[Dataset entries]
=== Begin Enclosure ===

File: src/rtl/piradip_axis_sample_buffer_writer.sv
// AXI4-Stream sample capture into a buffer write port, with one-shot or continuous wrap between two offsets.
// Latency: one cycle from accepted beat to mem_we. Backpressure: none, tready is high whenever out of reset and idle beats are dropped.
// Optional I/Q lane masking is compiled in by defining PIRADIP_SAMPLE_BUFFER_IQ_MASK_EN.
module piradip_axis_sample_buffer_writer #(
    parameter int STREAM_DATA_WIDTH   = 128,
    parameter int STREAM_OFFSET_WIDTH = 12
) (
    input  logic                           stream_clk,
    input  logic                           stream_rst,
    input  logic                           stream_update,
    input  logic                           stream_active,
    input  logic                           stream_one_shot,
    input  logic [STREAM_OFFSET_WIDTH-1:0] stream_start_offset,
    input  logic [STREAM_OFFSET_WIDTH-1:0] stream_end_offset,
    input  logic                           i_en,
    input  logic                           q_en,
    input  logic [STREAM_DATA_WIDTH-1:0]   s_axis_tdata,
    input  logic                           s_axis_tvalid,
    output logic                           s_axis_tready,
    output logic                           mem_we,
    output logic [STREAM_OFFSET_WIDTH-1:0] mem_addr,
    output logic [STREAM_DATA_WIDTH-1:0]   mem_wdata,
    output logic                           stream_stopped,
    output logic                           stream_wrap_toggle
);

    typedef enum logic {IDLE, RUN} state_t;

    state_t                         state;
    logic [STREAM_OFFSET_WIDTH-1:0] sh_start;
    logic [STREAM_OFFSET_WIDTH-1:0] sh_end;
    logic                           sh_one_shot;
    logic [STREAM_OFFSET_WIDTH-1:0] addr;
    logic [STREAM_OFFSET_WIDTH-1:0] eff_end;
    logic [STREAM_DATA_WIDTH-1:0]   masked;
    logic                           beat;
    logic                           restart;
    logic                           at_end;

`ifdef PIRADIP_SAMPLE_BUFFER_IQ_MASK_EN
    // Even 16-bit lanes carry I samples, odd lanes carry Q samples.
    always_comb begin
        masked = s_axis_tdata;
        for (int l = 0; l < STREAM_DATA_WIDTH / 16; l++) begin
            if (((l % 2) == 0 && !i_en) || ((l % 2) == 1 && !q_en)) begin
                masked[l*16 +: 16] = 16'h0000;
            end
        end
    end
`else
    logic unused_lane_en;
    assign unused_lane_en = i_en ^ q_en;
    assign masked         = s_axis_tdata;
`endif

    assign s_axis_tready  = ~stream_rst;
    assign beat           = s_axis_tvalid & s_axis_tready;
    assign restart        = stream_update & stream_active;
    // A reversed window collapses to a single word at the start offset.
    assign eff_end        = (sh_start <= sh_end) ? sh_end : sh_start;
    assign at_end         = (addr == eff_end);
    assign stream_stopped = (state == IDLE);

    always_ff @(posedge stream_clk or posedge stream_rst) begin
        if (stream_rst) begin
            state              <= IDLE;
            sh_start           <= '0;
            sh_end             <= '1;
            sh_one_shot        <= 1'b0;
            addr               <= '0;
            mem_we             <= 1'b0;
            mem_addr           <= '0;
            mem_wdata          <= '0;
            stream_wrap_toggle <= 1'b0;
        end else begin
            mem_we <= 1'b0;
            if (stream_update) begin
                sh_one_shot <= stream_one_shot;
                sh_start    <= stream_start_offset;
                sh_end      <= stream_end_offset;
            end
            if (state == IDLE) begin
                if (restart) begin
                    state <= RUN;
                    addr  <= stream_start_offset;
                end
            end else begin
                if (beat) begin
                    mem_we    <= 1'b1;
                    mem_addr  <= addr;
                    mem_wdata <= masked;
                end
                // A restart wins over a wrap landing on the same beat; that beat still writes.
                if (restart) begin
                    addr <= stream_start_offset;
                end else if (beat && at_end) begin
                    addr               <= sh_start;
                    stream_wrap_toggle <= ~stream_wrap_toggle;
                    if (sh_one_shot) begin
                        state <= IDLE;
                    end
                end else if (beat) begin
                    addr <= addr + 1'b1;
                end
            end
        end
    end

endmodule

=== End Enclosure ===
=== Begin Enclosure ===

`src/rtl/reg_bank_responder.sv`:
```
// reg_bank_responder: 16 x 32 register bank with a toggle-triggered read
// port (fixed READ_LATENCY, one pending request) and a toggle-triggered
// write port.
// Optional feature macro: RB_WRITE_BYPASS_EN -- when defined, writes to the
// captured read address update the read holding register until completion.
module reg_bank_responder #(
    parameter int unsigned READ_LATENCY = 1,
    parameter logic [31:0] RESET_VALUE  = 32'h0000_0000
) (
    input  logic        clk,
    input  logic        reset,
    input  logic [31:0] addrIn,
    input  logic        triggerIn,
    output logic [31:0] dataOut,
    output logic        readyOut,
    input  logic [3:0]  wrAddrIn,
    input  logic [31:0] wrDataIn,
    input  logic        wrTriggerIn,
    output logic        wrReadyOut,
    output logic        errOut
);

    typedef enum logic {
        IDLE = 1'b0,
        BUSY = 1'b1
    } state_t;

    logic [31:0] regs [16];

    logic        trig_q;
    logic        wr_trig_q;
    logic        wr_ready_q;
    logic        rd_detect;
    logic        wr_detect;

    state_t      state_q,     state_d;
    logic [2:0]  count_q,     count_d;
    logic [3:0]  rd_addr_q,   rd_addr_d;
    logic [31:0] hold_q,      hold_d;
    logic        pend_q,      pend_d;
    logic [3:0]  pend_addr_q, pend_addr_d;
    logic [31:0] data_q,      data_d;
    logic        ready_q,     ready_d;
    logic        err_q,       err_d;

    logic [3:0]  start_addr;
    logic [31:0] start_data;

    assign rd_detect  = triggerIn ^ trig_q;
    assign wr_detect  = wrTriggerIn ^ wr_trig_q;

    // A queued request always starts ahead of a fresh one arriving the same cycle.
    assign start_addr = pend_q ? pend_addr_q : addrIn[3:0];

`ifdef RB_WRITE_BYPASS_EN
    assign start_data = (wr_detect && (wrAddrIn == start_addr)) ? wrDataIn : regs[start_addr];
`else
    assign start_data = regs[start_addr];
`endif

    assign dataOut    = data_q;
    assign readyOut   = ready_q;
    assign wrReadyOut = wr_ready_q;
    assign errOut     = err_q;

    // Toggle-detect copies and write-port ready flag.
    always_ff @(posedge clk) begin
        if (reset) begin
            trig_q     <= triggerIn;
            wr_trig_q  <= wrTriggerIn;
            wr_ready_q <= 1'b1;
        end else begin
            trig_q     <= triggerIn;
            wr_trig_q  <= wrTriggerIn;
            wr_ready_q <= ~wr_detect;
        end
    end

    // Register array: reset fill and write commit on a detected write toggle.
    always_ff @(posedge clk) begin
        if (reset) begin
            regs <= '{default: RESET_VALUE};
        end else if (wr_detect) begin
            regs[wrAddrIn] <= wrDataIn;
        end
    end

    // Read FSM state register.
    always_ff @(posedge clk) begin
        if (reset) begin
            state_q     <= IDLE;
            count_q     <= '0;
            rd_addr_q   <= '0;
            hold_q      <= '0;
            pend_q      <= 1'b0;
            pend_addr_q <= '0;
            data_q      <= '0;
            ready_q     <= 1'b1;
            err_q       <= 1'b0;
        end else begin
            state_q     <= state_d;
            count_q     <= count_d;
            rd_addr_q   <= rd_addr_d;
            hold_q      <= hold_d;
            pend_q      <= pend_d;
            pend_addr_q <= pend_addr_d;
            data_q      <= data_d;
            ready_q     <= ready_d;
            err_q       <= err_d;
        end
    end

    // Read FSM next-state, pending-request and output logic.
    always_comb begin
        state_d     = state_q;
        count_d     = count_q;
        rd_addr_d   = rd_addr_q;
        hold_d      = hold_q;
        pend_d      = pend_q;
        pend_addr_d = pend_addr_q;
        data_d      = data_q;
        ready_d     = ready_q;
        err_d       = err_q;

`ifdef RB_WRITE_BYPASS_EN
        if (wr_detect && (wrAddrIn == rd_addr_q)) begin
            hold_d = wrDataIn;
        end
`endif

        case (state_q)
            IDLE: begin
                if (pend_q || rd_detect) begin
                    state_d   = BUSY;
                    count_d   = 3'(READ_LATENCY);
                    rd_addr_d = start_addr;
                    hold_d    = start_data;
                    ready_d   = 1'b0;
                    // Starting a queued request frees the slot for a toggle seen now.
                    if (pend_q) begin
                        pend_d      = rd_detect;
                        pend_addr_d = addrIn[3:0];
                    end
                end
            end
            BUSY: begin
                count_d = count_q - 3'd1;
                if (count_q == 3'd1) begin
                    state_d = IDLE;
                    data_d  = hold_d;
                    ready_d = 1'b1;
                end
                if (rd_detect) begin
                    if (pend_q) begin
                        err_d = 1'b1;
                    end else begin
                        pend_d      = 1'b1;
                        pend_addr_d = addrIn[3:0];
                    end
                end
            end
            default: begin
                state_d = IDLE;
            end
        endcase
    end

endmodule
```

=== End Enclosure ===

**WHAT YOU NEED TO DO:** Give back exactly the lines above, from the line containing "File: src/rtl/piradip_axis_sample_buffer_writer.sv" through the line containing "parameter int STREAM_DATA_WIDTH", with both end lines and nothing more.

**SOLUTION TO THE EXERCISE:**
File: src/rtl/piradip_axis_sample_buffer_writer.sv
// AXI4-Stream sample capture into a buffer write port, with one-shot or continuous wrap between two offsets.
// Latency: one cycle from accepted beat to mem_we. Backpressure: none, tready is high whenever out of reset and idle beats are dropped.
// Optional I/Q lane masking is compiled in by defining PIRADIP_SAMPLE_BUFFER_IQ_MASK_EN.
module piradip_axis_sample_buffer_writer #(
    parameter int STREAM_DATA_WIDTH   = 128,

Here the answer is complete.